Graph of volumes calculated by ITK-Snap in mm³; seven animals document a higher level of volume in the operated and irradiated leg.

Discussion

Animal models to study surgical techniques for prevention and therapy of secondary lymphedema are rare and quantification of edema volumes in rodents is difficult and rarely documented adequately. This leads to highly variable and nonreproducible data.

In the present study we successfully measured subcutaneous swelling of rat hind legs after removal of the lymphatic vessels and lymph nodes of the leg and radiotherapy by MR imaging. Inspection of the legs did not show differences between healthy and treated legs. On MR images a higher subcutaneous fluid accumulation in T2- weighted images was documented in the treated rats.
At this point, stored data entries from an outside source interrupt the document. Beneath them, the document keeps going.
What follows belongs to an exercise in optimizing a design on an open flow for small area; a production flow would make more cautious choices.
Where RTL was checked, it was by simulation tests only, not by an equivalence proof against the original.
Power is estimated from default activity; no workload was simulated.

==> flow/design.v (excerpt) <==
module Multi_function_clock_top(
  input clk, reset_p, all_rst,
  input [3:0] btn,
  output [3:0] com,
  output [7:0] seg_7,
  output [7:0] LED_bar,
  output Alarm_LED
);
Size in the first run: ~28 I/O pins, ~7700 sq um of cells after synthesis.
export LEC_CHECK = 0
export CAP_MARGIN = 20
export CORE_MARGIN = 2
export CORE_UTILIZATION = 70
export CTS_BUF_LIST = sky130_fd_sc_hd__clkbuf_8
export SLEW_MARGIN = 20
create_clock -name core_clock -period 10.0 [get_ports {clk}]
run.sh (not shown) runs the stock make flow with config.mk's settings and CLKGATE_MAP_FILE= SYNTH_SCRIPT=/design/flow/synth_recipe.tcl, a recipe that flattens the netlist after the stock synthesis.
The first run ran to the end with no violations.
Edit:
--- a/flow/design.v
+++ b/flow/design.v
@@ -32,28 +32,28 @@
       if (sel) q <= b;
       else if (ph1) q <= d;
     end
   end
   assign pe = ph1 & d & ~q;
 endmodule
 module mc_phase(
   input clk, rst,
   output sec, min_ph
 );
-  reg [11:0] s;
-  wire wrap = (s == 12'b010110101010);
+  reg [11:0] c;
   always @(posedge clk) begin
-    if (rst) s <= 12'b000100111011;
-    else s <= {s[10:0], s[11] ^ s[0] ^ s[1] ^ s[7]} ^ ({12{wrap}} & 12'b000000000010);
+    if (rst) c <= 12'd4088;
+    else if (c == 12'd3999) c <= 12'd0;
+    else c <= c + 12'd1;
   end
-  assign sec = (s == 12'b000101101010);
-  assign min_ph = wrap;
+  assign sec = (c == 12'd3997);
+  assign min_ph = (c == 12'd3999);
 endmodule
 module Multi_function_clock_top(
   input clk, reset_p, all_rst,
   input [3:0] btn,
   output [3:0] com,
   output [7:0] seg_7,
   output [7:0] LED_bar,
   output Alarm_LED
 );
   reg [4:0] dcnt;
@@ -65,47 +65,47 @@
   wire ph0 = (dcnt == 5'd0);
   wire ph1 = (dcnt == 5'd1);
   wire ph2 = (dcnt == 5'd2);
   wire mode_btn, mode_btn_d;
   mc_btn b_mode(.clk(clk), .rst(reset_p | all_rst), .en(en), .ph1(ph1), .ph2(ph2), .b(btn[0]), .pe(mode_btn), .pd(mode_btn_d));
   reg [1:0] mode;
   always @(posedge clk) begin
     if (all_rst) mode <= 2'd0;
     else if (mode_btn) mode <= mode[1] ? 2'd0 : mode + 2'd1;
   end
-  reg [1:0] led_mode;
+  reg [2:0] led;
   reg [3:1] btn_cook_buf;
   reg reset_watch_buf, reset_stp_buf, reset_cook_buf;
   always @(posedge clk) begin
     if (all_rst) begin
       btn_cook_buf <= 0;
       reset_watch_buf <= 0;
       reset_stp_buf <= 0;
       reset_cook_buf <= 0;
-      led_mode <= 2'd3;
+      led <= 3'b000;
     end else begin
-      led_mode <= mode;
+      led <= {mode == 2'd2, mode == 2'd1, mode == 2'd0};
       case (mode)
         2'd0: begin
           reset_watch_buf <= reset_p;
         end
         2'd1: begin
           reset_stp_buf <= reset_p;
         end
         default: begin
           btn_cook_buf <= btn[3:1];
           reset_cook_buf <= reset_p;
         end
       endcase
     end
   end
-  assign LED_bar = {5'b00000, led_mode == 2'd2, led_mode == 2'd1, led_mode == 2'd0};
+  assign LED_bar = {5'b00000, led};
   wire rst_w = reset_watch_buf | all_rst;
   wire sel_w = (mode == 2'd0);
   wire w_set, w_inchour, w_incmin;
   mc_btnq b_wset(.clk(clk), .arst(all_rst), .rst(rst_w), .en(en), .ph0(ph0), .ph1(ph1), .sel(sel_w), .b(btn[1]), .pe(w_set));
   mc_btnq b_whour(.clk(clk), .arst(all_rst), .rst(rst_w), .en(en), .ph0(ph0), .ph1(ph1), .sel(sel_w), .b(btn[2]), .pe(w_inchour));
   mc_btnq b_wmin(.clk(clk), .arst(all_rst), .rst(rst_w), .en(en), .ph0(ph0), .ph1(ph1), .sel(sel_w), .b(btn[3]), .pe(w_incmin));
   reg set_mode;
   always @(posedge clk) begin
     if (rst_w) set_mode <= 1'b0;
     else if (w_set) set_mode <= ~set_mode;
@@ -361,22 +361,33 @@
   wire [15:0] value = mode[1] ? value_cook : mode[0] ? value_stp : value_watch;
   reg [3:0] hex;
   always @(*) begin
     case (digit)
       2'd0: hex = value[3:0];
       2'd1: hex = value[7:4];
       2'd2: hex = value[11:8];
       default: hex = value[15:12];
     endcase
   end
-  wire h3 = hex[3], h2 = hex[2], h1 = hex[1], h0 = hex[0];
-  wire [7:0] seg;
-  assign seg[7] = (~h3 & ~h2 & ~h1 & h0) | (h2 & ~h1 & ~h0);            
-  assign seg[6] = h2 & (h1 ^ h0);                                      
-  assign seg[5] = ~h2 & h1 & ~h0;                                      
-  assign seg[4] = (~h3 & ~h2 & ~h1 & h0) | (h2 & ~h1 & ~h0) | (h2 & h1 & h0);  
-  assign seg[3] = h0 | (h2 & ~h1);                                     
-  assign seg[2] = ~h3 & ~h2 & (h1 | h0);                              
-  assign seg[1] = (~h3 & ~h2 & ~h1) | (h2 & h1 & h0);                  
-  assign seg[0] = 1'b1;                                                
+  reg [7:0] seg;
+  always @(*) begin
+    case (hex)
+      4'h0: seg = 8'b0000_0011;
+      4'h1: seg = 8'b1001_1111;
+      4'h2: seg = 8'b0010_0101;
+      4'h3: seg = 8'b0000_1101;
+      4'h4: seg = 8'b1001_1001;
+      4'h5: seg = 8'b0100_1001;
+      4'h6: seg = 8'b0100_0001;
+      4'h7: seg = 8'b0001_1011;
+      4'h8: seg = 8'b0000_0001;
+      4'h9: seg = 8'b0000_1001;
+      4'ha: seg = 8'b0001_0001;
+      4'hb: seg = 8'b1100_0001;
+      4'hc: seg = 8'b0110_0011;
+      4'hd: seg = 8'b1000_0101;
+      4'he: seg = 8'b0110_0001;
+      default: seg = 8'b0111_0001;
+    endcase
+  end
   assign seg_7 = seg;
 endmodule
Non-clock buffer count stays the same.
Worst setup slack gets worse by 0.49 ns.
Via count grows by a few percent.
Critical path depth grows by 2.
Global-route usage hardly moves.
Combinational power shrinks by about a fifth.
First-iteration DRC count grows by about a fifth.
Register-to-register slack gets worse by 0.18 ns.
Routed wire length grows by a few percent.
Sequential cell count grows by 1.
Design area grows by a few percent.
The RTL of the second run of this note was laid out without a check of its function.

static timing again, ports no longer ideal:
The results above use ideal ports. As a check the final layouts listed here were re-extracted and re-timed, cells and wires unchanged. Step 1 assumes that a clkbuf_16 drives the clock port and a buf_2 every other input. Step 2 times the ports against the registers' clock, not the clock port: input delays grow and output delays shrink by t, the midpoint of the rising clock arrivals with the driver on. Three values: ideal, step 1, step 2; two values: the first two.
| run | t, ns | setup WS [ns] | worst setup path at the end | pins driven straight from the clock port |
|---|---|---|---|---|
| the first run | 0.486 | 4.206 / 4.172 / 4.658 | register to output | 1 |
| the second run | 0.491 | 3.714 / 3.675 / 4.167 | register to output | 1 |
After both steps setup and hold are still met in every run listed.
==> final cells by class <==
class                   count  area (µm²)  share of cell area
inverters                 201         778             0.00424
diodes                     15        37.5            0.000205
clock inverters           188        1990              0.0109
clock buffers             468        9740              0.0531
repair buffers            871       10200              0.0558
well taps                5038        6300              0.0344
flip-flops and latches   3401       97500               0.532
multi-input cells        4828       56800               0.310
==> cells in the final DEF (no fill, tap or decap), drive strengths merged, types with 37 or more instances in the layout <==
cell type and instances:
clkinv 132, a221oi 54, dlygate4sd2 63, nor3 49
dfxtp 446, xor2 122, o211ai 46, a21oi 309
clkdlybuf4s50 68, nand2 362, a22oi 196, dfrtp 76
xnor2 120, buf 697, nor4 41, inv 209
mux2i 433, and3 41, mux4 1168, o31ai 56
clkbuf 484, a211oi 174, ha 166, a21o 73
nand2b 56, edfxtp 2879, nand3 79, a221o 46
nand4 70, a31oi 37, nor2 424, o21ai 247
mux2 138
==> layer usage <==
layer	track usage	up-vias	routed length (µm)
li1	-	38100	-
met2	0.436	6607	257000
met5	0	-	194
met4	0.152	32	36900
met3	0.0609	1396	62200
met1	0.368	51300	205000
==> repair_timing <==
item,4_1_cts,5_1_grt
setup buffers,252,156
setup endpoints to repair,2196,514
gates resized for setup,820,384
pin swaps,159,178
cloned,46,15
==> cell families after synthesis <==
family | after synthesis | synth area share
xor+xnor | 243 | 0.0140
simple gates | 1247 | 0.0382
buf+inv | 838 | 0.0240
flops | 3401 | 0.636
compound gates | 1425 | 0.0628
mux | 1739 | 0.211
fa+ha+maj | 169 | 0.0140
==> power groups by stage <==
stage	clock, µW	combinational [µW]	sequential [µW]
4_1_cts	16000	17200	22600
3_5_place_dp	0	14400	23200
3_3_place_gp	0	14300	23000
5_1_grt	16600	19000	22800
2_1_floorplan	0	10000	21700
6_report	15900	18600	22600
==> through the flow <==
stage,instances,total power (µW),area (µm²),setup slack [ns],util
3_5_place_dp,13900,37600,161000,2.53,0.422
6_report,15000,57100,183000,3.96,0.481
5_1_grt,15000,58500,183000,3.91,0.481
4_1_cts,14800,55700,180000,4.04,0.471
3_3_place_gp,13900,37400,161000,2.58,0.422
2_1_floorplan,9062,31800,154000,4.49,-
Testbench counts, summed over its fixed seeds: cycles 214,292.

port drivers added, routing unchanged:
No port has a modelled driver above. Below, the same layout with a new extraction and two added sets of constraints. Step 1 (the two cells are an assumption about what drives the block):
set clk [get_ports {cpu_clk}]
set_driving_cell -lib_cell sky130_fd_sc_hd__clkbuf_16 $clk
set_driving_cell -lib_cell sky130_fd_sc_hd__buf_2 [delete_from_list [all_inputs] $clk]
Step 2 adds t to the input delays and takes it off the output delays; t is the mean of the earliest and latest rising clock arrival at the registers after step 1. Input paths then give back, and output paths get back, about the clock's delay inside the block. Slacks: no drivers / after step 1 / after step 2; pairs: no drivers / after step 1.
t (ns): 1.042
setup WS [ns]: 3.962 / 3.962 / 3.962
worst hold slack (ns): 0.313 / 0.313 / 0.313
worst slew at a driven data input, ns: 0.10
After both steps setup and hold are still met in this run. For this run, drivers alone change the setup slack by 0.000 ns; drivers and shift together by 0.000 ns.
This design comes from an exercise in tuning for small area on the open sky130 flow, not from production work.
Only simulation tests tie the RTL to the original design; equivalence was not proved.
Power figures rest on the tool's default switching activity, not on a simulated workload.

// SingleCycleRiscV
module SingleCycleRiscV(
    input clk,
    input reset,
    output [31:0] pc,
    input  [31:0] instr,
    output [31:0] dmem_addr,
    output        dmem_re,
    output [3:0]  dmem_wmask,
    output [31:0] dmem_wdata,
    input  [31:0] dmem_rdata
);
==> flow/config.mk <==
export PLATFORM = sky130hd
export DESIGN_NAME = SingleCycleRiscV
export DESIGN_NICKNAME = SingleCycleRiscV
export VERILOG_FILES = /design/flow/design.v
export SDC_FILE = /design/flow/constraint.sdc
export NUM_CORES = 4
export LEC_CHECK = 0
export CAP_MARGIN = 20
export CORE_MARGIN = 2
export CORE_UTILIZATION = 40
export PLACE_DENSITY = 0.5
export SETUP_SLACK_MARGIN = 0.1
export SLEW_MARGIN = 20
export SYNTH_HIERARCHICAL = 1
==> flow/constraint.sdc <==
create_clock -name core_clock -period 12.0 [get_ports {clk}]
set_input_delay 2.4000 -clock core_clock [delete_from_list [all_inputs] [get_ports {clk}]]
set_output_delay 2.4000 -clock core_clock [all_outputs]
set_load 0.01 [all_outputs]
standard.sh (not shown) runs the stock make flow with config.mk's settings and CLKGATE_MAP_FILE= SYNTH_SCRIPT=/design/flow/synth_recipe.tcl, a recipe that flattens the netlist after the stock synthesis.
==> flow/flow/run.sh <==
#!/bin/bash
# The standard layout (standard.sh, unchanged synthesis and steps) with two
# settings passed through the environment:
#  - port buffers are buf_1 cells instead of the default clkdlybuf4s50_1
#  - clock tree synthesis without dummy loads and with larger sink clusters
# make's full output goes to standard.log in the work folder; the tools' own
# logs stay under orfs/logs.
set -euo pipefail
export BUFFER_PORTS_ARGS="-buffer_cell sky130_fd_sc_hd__buf_1"
export CTS_ARGS="-sink_clustering_enable -repair_clock_nets -dont_use_dummy_load -buf_list sky130_fd_sc_hd__clkbuf_8 -sink_clustering_size 12 -sink_clustering_max_diameter 80"
bash standard.sh > standard.log 2>&1
The starting point finished with timing, DRC and antenna clean.
Then changed:
--- a/flow/flow/run.sh
+++ b/flow/flow/run.sh
@@ -9,3 +9,3 @@
 export BUFFER_PORTS_ARGS="-buffer_cell sky130_fd_sc_hd__buf_1"
-export CTS_ARGS="-sink_clustering_enable -repair_clock_nets -dont_use_dummy_load -buf_list sky130_fd_sc_hd__clkbuf_8 -sink_clustering_size 12 -sink_clustering_max_diameter 80"
+export CTS_ARGS="-sink_clustering_enable -repair_clock_nets -dont_use_dummy_load -buf_list sky130_fd_sc_hd__clkbuf_8 -sink_clustering_size 13 -sink_clustering_max_diameter 80"
 bash standard.sh > standard.log 2>&1
--- a/flow/config.mk
+++ b/flow/config.mk
@@ -7,8 +7,8 @@
 export LEC_CHECK = 0
-export CAP_MARGIN = 20
+export CAP_MARGIN = 10
 export CORE_MARGIN = 2
-export CORE_UTILIZATION = 40
-export PLACE_DENSITY = 0.5
+export CORE_UTILIZATION = 45
+export PLACE_DENSITY = 0.65
 export SETUP_SLACK_MARGIN = 0.1
-export SLEW_MARGIN = 20
+export SLEW_MARGIN = 10
 export SYNTH_HIERARCHICAL = 1
Outcome: Global-route usage increases by 1.2 points. Via count increases by 0.57%. Utilization increases by 5.1 points. Cell area decreases by 0.99%.

Another version of the RTL of SingleCycleRiscV (not shown whole).
For scale: roughly 170 I/O pins, ~0.045 mm2 of cells after synthesis.
Settings: LEC_CHECK=0, CAP_MARGIN=10, CORE_MARGIN=2, CORE_UTILIZATION=50, PLACE_DENSITY=0.7, SETUP_SLACK_MARGIN=0.1, SLEW_MARGIN=10, SYNTH_HIERARCHICAL=1; clock period 12.0 ns.
==> flow/flow/run.sh <==
#!/bin/bash
# The standard layout (standard.sh, unchanged synthesis and steps) with two
# settings passed through the environment:
#  - port buffers are buf_1 cells instead of the default clkdlybuf4s50_1
#  - clock tree synthesis without dummy loads and with larger sink clusters
# make's full output goes to standard.log in the work folder; the tools' own
# logs stay under orfs/logs.
set -euo pipefail
export BUFFER_PORTS_ARGS="-buffer_cell sky130_fd_sc_hd__buf_1"
export CTS_ARGS="-sink_clustering_enable -repair_clock_nets -dont_use_dummy_load -buf_list sky130_fd_sc_hd__clkbuf_8 -sink_clustering_size 16 -sink_clustering_max_diameter 80"
bash standard.sh > standard.log 2>&1
The starting point went through all stages and came out clean.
ITK- snap© was used to quantify fluid accumulation in this study. In analogy to the work in neurological interrogations, the area of edema was determined and the program calculated the region with the same intensity next to the determined point.

In seven of eight calculated animals, the volume of subcutaneous edema was higher in the treated leg as measured by segmentation of MR images. A statistically significant increase of volume was demonstrated. Lymph node excision and radiotherapy are suitable to induce lymphedema in rats.

Avraham et al. irradiated mouse tails with a single doses of 15 or 30 Gy. ²¹ Four weeks after radiotherapy they documented an increase of tail volume in both groups. At 12 weeks after radiation, the volume showed no difference to control animals. In the present study, rats were sacrificed four weeks after radiotherapy for volume calculation. Whether it will be possible to use our model to induce a stable lymphedema for longer than four weeks, with the chronic findings of tissue swelling and fibrosis will require investigation in future experiments.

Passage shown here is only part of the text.